→ Goal of the exercise
Please give back, word for word, only the lines starting at the one containing "inverters | 3 | 390 |" and ending at the one containing "[timing repair]" within the material below.

→ Dataset content
### src/rtl/move_input_controller_if.sv
// Move request handshake from the input controller to the board-update logic.
interface move_input_controller_if;
   import chess_pkg::*;

   logic [SQ_W-1:0] MOVE_FROM;
   logic [SQ_W-1:0] MOVE_TO;
   logic            MOVE_VALID;
   logic            MOVE_READY;

   modport master (output MOVE_FROM, output MOVE_TO, output MOVE_VALID, input MOVE_READY);
   modport slave  (input MOVE_FROM, input MOVE_TO, input MOVE_VALID, output MOVE_READY);
endinterface
### src/rtl/instr_fetch.sv
// Instruction fetch stage: PC sequencing with redirect, single-level interrupt entry/return,
// stall hold and a one-cycle registered fetch output.
module instr_fetch #(
  parameter logic [31:0] RESET_PC   = 32'h0000_0000,
  parameter logic [31:0] IRQ_VECTOR = 32'h0000_0500
) (
  input  logic        clock,
  input  logic        reset,
  input  logic        stall,
  input  logic        redirect_valid,
  input  logic [31:0] redirect_pc,
  input  logic        irq,
  input  logic        mret,
  output logic [31:0] imem_addr,
  input  logic [31:0] imem_instr,
  output logic        fetch_valid,
  output logic [31:0] fetch_pc,
  output logic [31:0] fetch_instr,
  output logic [31:0] mepc,
  output logic        in_handler
);

  typedef enum logic {
    RUN     = 1'b0,
    HANDLER = 1'b1
  } state_t;

  localparam logic [31:0] NOP_INSTR  = 32'h0000_0013;
  localparam logic [31:0] ALIGN_MASK = 32'hFFFF_FFFC;

  state_t      r_state;
  logic [31:0] r_pc;
  logic [31:0] r_mepc;
  logic        r_fetch_valid;
  logic [31:0] r_fetch_pc;
  logic [31:0] r_fetch_instr;
  logic        r_in_handler;

  logic [31:0] w_pc_aligned;
  logic        w_irq_accept;
  logic        w_flush;
  logic [31:0] w_next_pc;

  assign w_pc_aligned = r_pc & ALIGN_MASK;
  // An irq only wins when no redirect or mret competes and no handler is active.
  assign w_irq_accept = irq && (r_state == RUN) && !redirect_valid && !mret;
  assign w_flush      = redirect_valid || mret || w_irq_accept;

  always_comb begin
    w_next_pc = w_pc_aligned + 32'd4;
    if (redirect_valid) begin
      w_next_pc = redirect_pc & ALIGN_MASK;
    end else if (mret) begin
      w_next_pc = r_mepc;
    end else if (w_irq_accept) begin
      w_next_pc = IRQ_VECTOR;
    end else if (stall) begin
      w_next_pc = r_pc;
    end else begin
      w_next_pc = w_pc_aligned + 32'd4;
    end
  end

  always_ff @(posedge clock or posedge reset) begin
    if (reset) begin
      r_state       <= RUN;
      r_pc          <= RESET_PC;
      r_mepc        <= 32'h0000_0000;
      r_fetch_valid <= 1'b0;
      r_fetch_pc    <= 32'h0000_0000;
      r_fetch_instr <= NOP_INSTR;
      r_in_handler  <= 1'b0;
    end else begin
      r_pc <= w_next_pc;

      if (w_flush) begin
        r_fetch_valid <= 1'b0;
      end else if (!stall) begin
        r_fetch_valid <= 1'b1;
        r_fetch_pc    <= w_pc_aligned;
        r_fetch_instr <= imem_instr;
      end else begin
        r_fetch_valid <= r_fetch_valid;
      end

      case (r_state)
        RUN: begin
          // mepc takes the next unissued address, which after a deferred irq is the redirect target.
          if (w_irq_accept) begin
            r_state      <= HANDLER;
            r_mepc       <= w_pc_aligned;
            r_in_handler <= 1'b1;
          end else begin
            r_state      <= RUN;
            r_in_handler <= 1'b0;
          end
        end
        HANDLER: begin
          if (mret) begin
            r_state      <= RUN;
            r_in_handler <= 1'b0;
          end else begin
            r_state      <= HANDLER;
            r_in_handler <= 1'b1;
          end
        end
        default: begin
          r_state      <= RUN;
          r_in_handler <= 1'b0;
        end
      endcase
    end
  end

  assign imem_addr   = w_pc_aligned;
  assign fetch_valid = r_fetch_valid;
  assign fetch_pc    = r_fetch_pc;
  assign fetch_instr = r_fetch_instr;
  assign mepc        = r_mepc;
  assign in_handler  = r_in_handler;

endmodule
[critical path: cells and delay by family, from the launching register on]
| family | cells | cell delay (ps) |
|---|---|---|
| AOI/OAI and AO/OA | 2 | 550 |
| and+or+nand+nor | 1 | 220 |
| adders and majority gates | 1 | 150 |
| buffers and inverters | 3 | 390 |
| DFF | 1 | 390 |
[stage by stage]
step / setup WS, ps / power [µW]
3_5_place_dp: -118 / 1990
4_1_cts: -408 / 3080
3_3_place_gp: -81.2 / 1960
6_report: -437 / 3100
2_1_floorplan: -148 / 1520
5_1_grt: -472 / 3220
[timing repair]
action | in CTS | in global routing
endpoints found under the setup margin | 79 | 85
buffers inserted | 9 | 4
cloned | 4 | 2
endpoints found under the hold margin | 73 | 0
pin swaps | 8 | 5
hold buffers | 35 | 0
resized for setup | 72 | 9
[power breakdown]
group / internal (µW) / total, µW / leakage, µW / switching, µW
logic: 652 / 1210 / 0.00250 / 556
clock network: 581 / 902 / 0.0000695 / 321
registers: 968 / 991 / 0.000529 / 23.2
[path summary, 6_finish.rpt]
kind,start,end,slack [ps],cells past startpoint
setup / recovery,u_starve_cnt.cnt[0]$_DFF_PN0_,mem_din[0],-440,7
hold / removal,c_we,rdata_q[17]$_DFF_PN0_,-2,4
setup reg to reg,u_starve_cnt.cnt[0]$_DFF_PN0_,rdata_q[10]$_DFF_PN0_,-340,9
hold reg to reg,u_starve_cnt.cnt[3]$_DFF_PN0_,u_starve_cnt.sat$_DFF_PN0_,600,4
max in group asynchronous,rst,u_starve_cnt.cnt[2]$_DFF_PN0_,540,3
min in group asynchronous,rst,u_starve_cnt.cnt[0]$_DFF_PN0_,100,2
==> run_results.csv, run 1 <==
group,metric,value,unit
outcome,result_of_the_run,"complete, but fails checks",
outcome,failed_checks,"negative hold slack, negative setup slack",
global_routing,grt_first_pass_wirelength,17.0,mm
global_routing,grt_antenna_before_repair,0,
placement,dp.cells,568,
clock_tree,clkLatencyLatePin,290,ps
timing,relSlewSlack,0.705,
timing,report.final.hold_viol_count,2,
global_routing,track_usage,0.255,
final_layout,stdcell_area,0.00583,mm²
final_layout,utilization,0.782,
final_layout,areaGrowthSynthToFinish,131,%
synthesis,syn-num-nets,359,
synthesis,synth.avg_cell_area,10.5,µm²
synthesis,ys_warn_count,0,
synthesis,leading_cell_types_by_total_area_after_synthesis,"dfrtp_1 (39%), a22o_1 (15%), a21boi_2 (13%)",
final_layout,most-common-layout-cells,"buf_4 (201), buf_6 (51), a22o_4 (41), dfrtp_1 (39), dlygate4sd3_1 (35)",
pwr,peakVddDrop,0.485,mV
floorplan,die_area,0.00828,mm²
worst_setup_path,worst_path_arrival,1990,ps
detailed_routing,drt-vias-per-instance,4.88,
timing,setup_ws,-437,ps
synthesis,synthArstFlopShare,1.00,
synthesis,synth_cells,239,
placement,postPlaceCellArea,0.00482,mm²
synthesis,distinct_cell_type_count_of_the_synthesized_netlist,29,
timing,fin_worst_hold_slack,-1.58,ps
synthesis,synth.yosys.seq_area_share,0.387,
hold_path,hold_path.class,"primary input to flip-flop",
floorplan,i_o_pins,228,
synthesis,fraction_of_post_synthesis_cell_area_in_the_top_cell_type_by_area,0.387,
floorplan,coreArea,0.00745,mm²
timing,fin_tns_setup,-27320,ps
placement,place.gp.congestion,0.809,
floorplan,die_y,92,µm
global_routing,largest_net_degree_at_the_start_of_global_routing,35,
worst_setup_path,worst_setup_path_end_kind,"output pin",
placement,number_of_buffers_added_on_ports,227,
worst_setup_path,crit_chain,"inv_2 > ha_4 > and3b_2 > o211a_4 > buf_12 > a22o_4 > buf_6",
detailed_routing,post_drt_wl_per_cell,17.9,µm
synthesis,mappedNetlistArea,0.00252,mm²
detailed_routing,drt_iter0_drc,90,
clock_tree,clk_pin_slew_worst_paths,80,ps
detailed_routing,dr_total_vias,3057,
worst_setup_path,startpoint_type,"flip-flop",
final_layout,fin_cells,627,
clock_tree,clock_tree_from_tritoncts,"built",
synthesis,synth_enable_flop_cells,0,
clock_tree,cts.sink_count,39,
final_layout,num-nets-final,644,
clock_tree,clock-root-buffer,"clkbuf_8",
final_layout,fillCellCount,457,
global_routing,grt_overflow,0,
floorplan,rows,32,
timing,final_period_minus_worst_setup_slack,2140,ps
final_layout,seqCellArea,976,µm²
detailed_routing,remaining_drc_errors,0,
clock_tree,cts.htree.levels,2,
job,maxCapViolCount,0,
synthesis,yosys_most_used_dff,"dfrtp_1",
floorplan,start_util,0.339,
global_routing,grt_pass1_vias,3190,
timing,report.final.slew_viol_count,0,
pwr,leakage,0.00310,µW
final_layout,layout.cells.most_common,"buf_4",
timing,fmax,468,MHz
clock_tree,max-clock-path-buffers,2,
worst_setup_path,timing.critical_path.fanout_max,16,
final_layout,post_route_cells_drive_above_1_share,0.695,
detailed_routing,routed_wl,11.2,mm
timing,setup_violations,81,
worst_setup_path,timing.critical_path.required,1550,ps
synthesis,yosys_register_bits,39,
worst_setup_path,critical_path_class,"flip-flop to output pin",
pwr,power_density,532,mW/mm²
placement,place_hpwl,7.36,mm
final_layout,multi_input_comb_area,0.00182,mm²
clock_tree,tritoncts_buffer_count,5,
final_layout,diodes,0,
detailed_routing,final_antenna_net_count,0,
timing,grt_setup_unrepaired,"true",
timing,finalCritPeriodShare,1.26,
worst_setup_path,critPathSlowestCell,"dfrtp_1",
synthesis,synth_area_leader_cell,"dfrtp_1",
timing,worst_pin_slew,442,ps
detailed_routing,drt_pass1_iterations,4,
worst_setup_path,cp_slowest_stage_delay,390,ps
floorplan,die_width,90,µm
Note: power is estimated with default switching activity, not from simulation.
[src/rtl/display_drop_driver_pkg.sv]
`default_nettype none
// +--------------------------------------------------------------------------+
// | Package     : display_drop_pkg                                           |
// | Description : Shared types and constants for the baggage-drop display    |
// |               and hatch handshake back end.                              |
// |               - drop_state_t : hatch handshake FSM states                |
// |               - NUM_DIGITS   : digits on the multiplexed display         |
// |               - SEG_F/A/I/L  : fault banner glyphs, bit 0 = segment a    |
// | Revision    : 1.0  initial release                                       |
// +--------------------------------------------------------------------------+
package display_drop_pkg;

   localparam int NUM_DIGITS = 4;

   // Glyphs written MSB (segment g) first, active-high.
   localparam logic [6:0] SEG_F = 7'b1110001;
   localparam logic [6:0] SEG_A = 7'b1110111;
   localparam logic [6:0] SEG_I = 7'b0000110;
   localparam logic [6:0] SEG_L = 7'b0111000;

   typedef enum logic [2:0] {
      ST_IDLE    = 3'd0,
      ST_REQ     = 3'd1,
      ST_RELEASE = 3'd2,
      ST_DONE    = 3'd3,
      ST_FAULT   = 3'd4
   } drop_state_t;

endpackage
`default_nettype wire

[src/rtl/display_drop_driver_if.sv]
`default_nettype none
// +--------------------------------------------------------------------------+
// | Interface   : display_drop_driver_if                                     |
// | Description : Status words and drop decision in, multiplexed display bus |
// |               and hatch handshake out.                                   |
// |               master : the driver (consumes words/flag/ack, drives bus)  |
// |               slave  : the environment (decision logic, display, hatch)  |
// | Revision    : 1.0  initial release                                       |
// +--------------------------------------------------------------------------+
interface display_drop_driver_if;
   import display_drop_pkg::*;

   logic [6:0]            seg_in1;
   logic [6:0]            seg_in2;
   logic [6:0]            seg_in3;
   logic [6:0]            seg_in4;
   logic                  drop_activated;
   logic                  hatch_ack;
   logic [6:0]            seg_out;
   logic [NUM_DIGITS-1:0] dig_sel;
   logic                  hatch_req;
   logic                  drop_done;
   logic                  hatch_fault;

   modport master (
      input  seg_in1, seg_in2, seg_in3, seg_in4, drop_activated, hatch_ack,
      output seg_out, dig_sel, hatch_req, drop_done, hatch_fault
   );

   modport slave (
      output seg_in1, seg_in2, seg_in3, seg_in4, drop_activated, hatch_ack,
      input  seg_out, dig_sel, hatch_req, drop_done, hatch_fault
   );

endinterface
`default_nettype wire

[src/rtl/display_drop_driver_seg_scanner.sv]
`default_nettype none
// +--------------------------------------------------------------------------+
// | Module      : seg_scanner                                                |
// | Description : Time-multiplexes four 7-segment words onto one shared bus. |
// |               A frame is snapshotted at its start so it is always        |
// |               coherent; each slot begins with a blanking interval.       |
// | Ports       : clk, rst_n           clock, async active-low reset         |
// |               seg_in1..seg_in4     words, seg_in1 = leftmost digit       |
// |               fault_sel            snapshot the FAIL banner instead      |
// |               seg_out              registered shared segment bus         |
// |               dig_sel              registered one-hot digit enable       |
// | Revision    : 1.0  initial release                                       |
// +--------------------------------------------------------------------------+
module seg_scanner
   import display_drop_pkg::*;
#(
   parameter int SCAN_DIV  = 1000,
   parameter int BLANK_CYC = 16
) (
   input  wire logic                  clk,
   input  wire logic                  rst_n,
   input  wire logic [6:0]            seg_in1,
   input  wire logic [6:0]            seg_in2,
   input  wire logic [6:0]            seg_in3,
   input  wire logic [6:0]            seg_in4,
   input  wire logic                  fault_sel,
   output logic      [6:0]            seg_out,
   output logic      [NUM_DIGITS-1:0] dig_sel
);

   localparam int CW = $clog2(SCAN_DIV);
   localparam int IW = $clog2(NUM_DIGITS);
   localparam logic [CW-1:0] c_cnt_last = CW'(SCAN_DIV - 1);
   localparam logic [CW-1:0] c_blank    = CW'(BLANK_CYC);
   localparam logic [IW-1:0] c_idx_last = IW'(NUM_DIGITS - 1);

   logic [CW-1:0] r_cnt;
   logic [IW-1:0] r_idx;
   logic          r_primed;
   logic [6:0]    r_sh [NUM_DIGITS];

   logic          w_wrap;
   logic          w_load;
   logic [CW-1:0] w_cnt_next;
   logic [IW-1:0] w_idx_next;
   logic [6:0]    w_frame   [NUM_DIGITS];
   logic [6:0]    w_sh_next [NUM_DIGITS];

   always_comb begin
      w_wrap     = (r_cnt == c_cnt_last);
      w_cnt_next = w_wrap ? '0 : r_cnt + 1'b1;
      w_idx_next = w_wrap ? r_idx + 1'b1 : r_idx;
      // Snapshot on the first edge out of reset and at every frame start.
      w_load     = !r_primed || (w_wrap && (r_idx == c_idx_last));
      w_frame[0] = fault_sel ? SEG_F : seg_in1;
      w_frame[1] = fault_sel ? SEG_A : seg_in2;
      w_frame[2] = fault_sel ? SEG_I : seg_in3;
      w_frame[3] = fault_sel ? SEG_L : seg_in4;
      for (int i = 0; i < NUM_DIGITS; i++) begin
         w_sh_next[i] = w_load ? w_frame[i] : r_sh[i];
      end
   end

   // Outputs are registered from the next-state counters so that the bus
   // lines up with cnt/idx rather than lagging them by a cycle.
   always_ff @(posedge clk or negedge rst_n) begin
      if (!rst_n) begin
         r_cnt    <= '0;
         r_idx    <= '0;
         r_primed <= 1'b0;
         for (int i = 0; i < NUM_DIGITS; i++) begin
            r_sh[i] <= '0;
         end
         seg_out  <= '0;
         dig_sel  <= '0;
      end else begin
         r_cnt    <= w_cnt_next;
         r_idx    <= w_idx_next;
         r_primed <= 1'b1;
         for (int i = 0; i < NUM_DIGITS; i++) begin
            r_sh[i] <= w_sh_next[i];
         end
         if (w_cnt_next < c_blank) begin
            seg_out <= '0;
            dig_sel <= '0;
         end else begin
            seg_out <= w_sh_next[w_idx_next];
            dig_sel <= NUM_DIGITS'(1) << w_idx_next;
         end
      end
   end

endmodule
`default_nettype wire

[src/rtl/display_drop_driver.sv]
`default_nettype none
// +--------------------------------------------------------------------------+
// | Module      : display_drop_driver                                        |
// | Description : Baggage-drop status back end. Drives the multiplexed       |
// |               4-digit display and turns each new drop decision into a    |
// |               request/acknowledge handshake with the hatch actuator,     |
// |               latching a sticky fault if either phase times out.         |
// | Ports       : clk, rst_n   clock, async active-low reset                 |
// |               bus (master) seg_in1..4, drop_activated, hatch_ack in;     |
// |                            seg_out, dig_sel, hatch_req, drop_done,       |
// |                            hatch_fault out (all registered)              |
// | Revision    : 1.0  initial release                                       |
// +--------------------------------------------------------------------------+
module display_drop_driver
   import display_drop_pkg::*;
#(
   parameter int SCAN_DIV    = 1000,
   parameter int BLANK_CYC   = 16,
   parameter int ACK_TIMEOUT = 50000
) (
   input wire logic              clk,
   input wire logic              rst_n,
   display_drop_driver_if.master bus
);

   localparam int TW = (ACK_TIMEOUT > 1) ? $clog2(ACK_TIMEOUT) : 1;
   // Timer counts 0..ACK_TIMEOUT-1 inside a phase; the last value marks the
   // ACK_TIMEOUT-th cycle, so it never needs to hold ACK_TIMEOUT itself.
   localparam logic [TW-1:0] c_timer_last = TW'(ACK_TIMEOUT - 1);

   drop_state_t   r_state;
   logic [TW-1:0] r_timer;
   logic          r_drop_prev;
   logic          r_req;
   logic          r_done;
   logic          r_fault;
   logic          w_rise;

   assign w_rise = bus.drop_activated & ~r_drop_prev;

   seg_scanner #(
      .SCAN_DIV  (SCAN_DIV),
      .BLANK_CYC (BLANK_CYC)
   ) u_seg_scanner (
      .clk       (clk),
      .rst_n     (rst_n),
      .seg_in1   (bus.seg_in1),
      .seg_in2   (bus.seg_in2),
      .seg_in3   (bus.seg_in3),
      .seg_in4   (bus.seg_in4),
      .fault_sel (r_fault),
      .seg_out   (bus.seg_out),
      .dig_sel   (bus.dig_sel)
   );

   // drop_prev resets high so a level held through reset is not a rise.
   always_ff @(posedge clk or negedge rst_n) begin
      if (!rst_n) begin
         r_state     <= ST_IDLE;
         r_timer     <= '0;
         r_drop_prev <= 1'b1;
         r_req       <= 1'b0;
         r_done      <= 1'b0;
         r_fault     <= 1'b0;
      end else begin
         r_drop_prev <= bus.drop_activated;
         r_done      <= 1'b0;
         case (r_state)
            ST_IDLE: begin
               if (w_rise) begin
                  r_state <= ST_REQ;
                  r_timer <= '0;
                  r_req   <= 1'b1;
               end
            end
            ST_REQ: begin
               // Ack is tested first so it wins a same-edge timeout.
               if (bus.hatch_ack) begin
                  r_state <= ST_RELEASE;
                  r_timer <= '0;
                  r_req   <= 1'b0;
               end else if (r_timer == c_timer_last) begin
                  r_state <= ST_FAULT;
                  r_req   <= 1'b0;
                  r_fault <= 1'b1;
               end else begin
                  r_timer <= r_timer + 1'b1;
               end
            end
            ST_RELEASE: begin
               if (!bus.hatch_ack) begin
                  r_state <= ST_DONE;
                  r_done  <= 1'b1;
               end else if (r_timer == c_timer_last) begin
                  r_state <= ST_FAULT;
                  r_fault <= 1'b1;
               end else begin
                  r_timer <= r_timer + 1'b1;
               end
            end
            ST_DONE: begin
               r_state <= ST_IDLE;
            end
            ST_FAULT: begin
               r_req   <= 1'b0;
               r_fault <= 1'b1;
            end
            default: begin
               r_state <= ST_IDLE;
               r_req   <= 1'b0;
            end
         endcase
      end
   end

   assign bus.hatch_req   = r_req;
   assign bus.drop_done   = r_done;
   assign bus.hatch_fault = r_fault;

endmodule
`default_nettype wire

[src/flat_wrapper.sv]
// flat-port wrapper written by rule: the top's interface ports become plain ports
module display_drop_driver_flat import display_drop_pkg::*;
#(
   parameter int SCAN_DIV    = 1000,
   parameter int BLANK_CYC   = 16,
   parameter int ACK_TIMEOUT = 50000
)
  (clk, rst_n, bus_seg_in1, bus_seg_in2, bus_seg_in3, bus_seg_in4, bus_drop_activated, bus_hatch_ack, bus_seg_out, bus_dig_sel, bus_hatch_req, bus_drop_done, bus_hatch_fault);
  display_drop_driver_if bus_i ();
  input wire logic clk;
  input wire logic rst_n;
  input wire logic [$bits(bus_i.seg_in1)-1:0] bus_seg_in1;
  input wire logic [$bits(bus_i.seg_in2)-1:0] bus_seg_in2;
  input wire logic [$bits(bus_i.seg_in3)-1:0] bus_seg_in3;
  input wire logic [$bits(bus_i.seg_in4)-1:0] bus_seg_in4;
  input wire logic [$bits(bus_i.drop_activated)-1:0] bus_drop_activated;
  input wire logic [$bits(bus_i.hatch_ack)-1:0] bus_hatch_ack;
  output wire logic [$bits(bus_i.seg_out)-1:0] bus_seg_out;
  output wire logic [$bits(bus_i.dig_sel)-1:0] bus_dig_sel;
  output wire logic [$bits(bus_i.hatch_req)-1:0] bus_hatch_req;
  output wire logic [$bits(bus_i.drop_done)-1:0] bus_drop_done;
  output wire logic [$bits(bus_i.hatch_fault)-1:0] bus_hatch_fault;
  assign bus_i.seg_in1 = bus_seg_in1;
  assign bus_i.seg_in2 = bus_seg_in2;
  assign bus_i.seg_in3 = bus_seg_in3;
  assign bus_i.seg_in4 = bus_seg_in4;
  assign bus_i.drop_activated = bus_drop_activated;
  assign bus_i.hatch_ack = bus_hatch_ack;
  assign bus_seg_out = bus_i.seg_out;
  assign bus_dig_sel = bus_i.dig_sel;
  assign bus_hatch_req = bus_i.hatch_req;
  assign bus_drop_done = bus_i.drop_done;
  assign bus_hatch_fault = bus_i.hatch_fault;
  display_drop_driver #(.SCAN_DIV(SCAN_DIV), .BLANK_CYC(BLANK_CYC), .ACK_TIMEOUT(ACK_TIMEOUT)) u_core (.clk(clk), .rst_n(rst_n), .bus(bus_i));
endmodule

→ The answer
| buffers and inverters | 3 | 390 |
| DFF | 1 | 390 |
[stage by stage]
step / setup WS, ps / power [µW]
3_5_place_dp: -118 / 1990
4_1_cts: -408 / 3080
3_3_place_gp: -81.2 / 1960
6_report: -437 / 3100
2_1_floorplan: -148 / 1520
5_1_grt: -472 / 3220
[timing repair]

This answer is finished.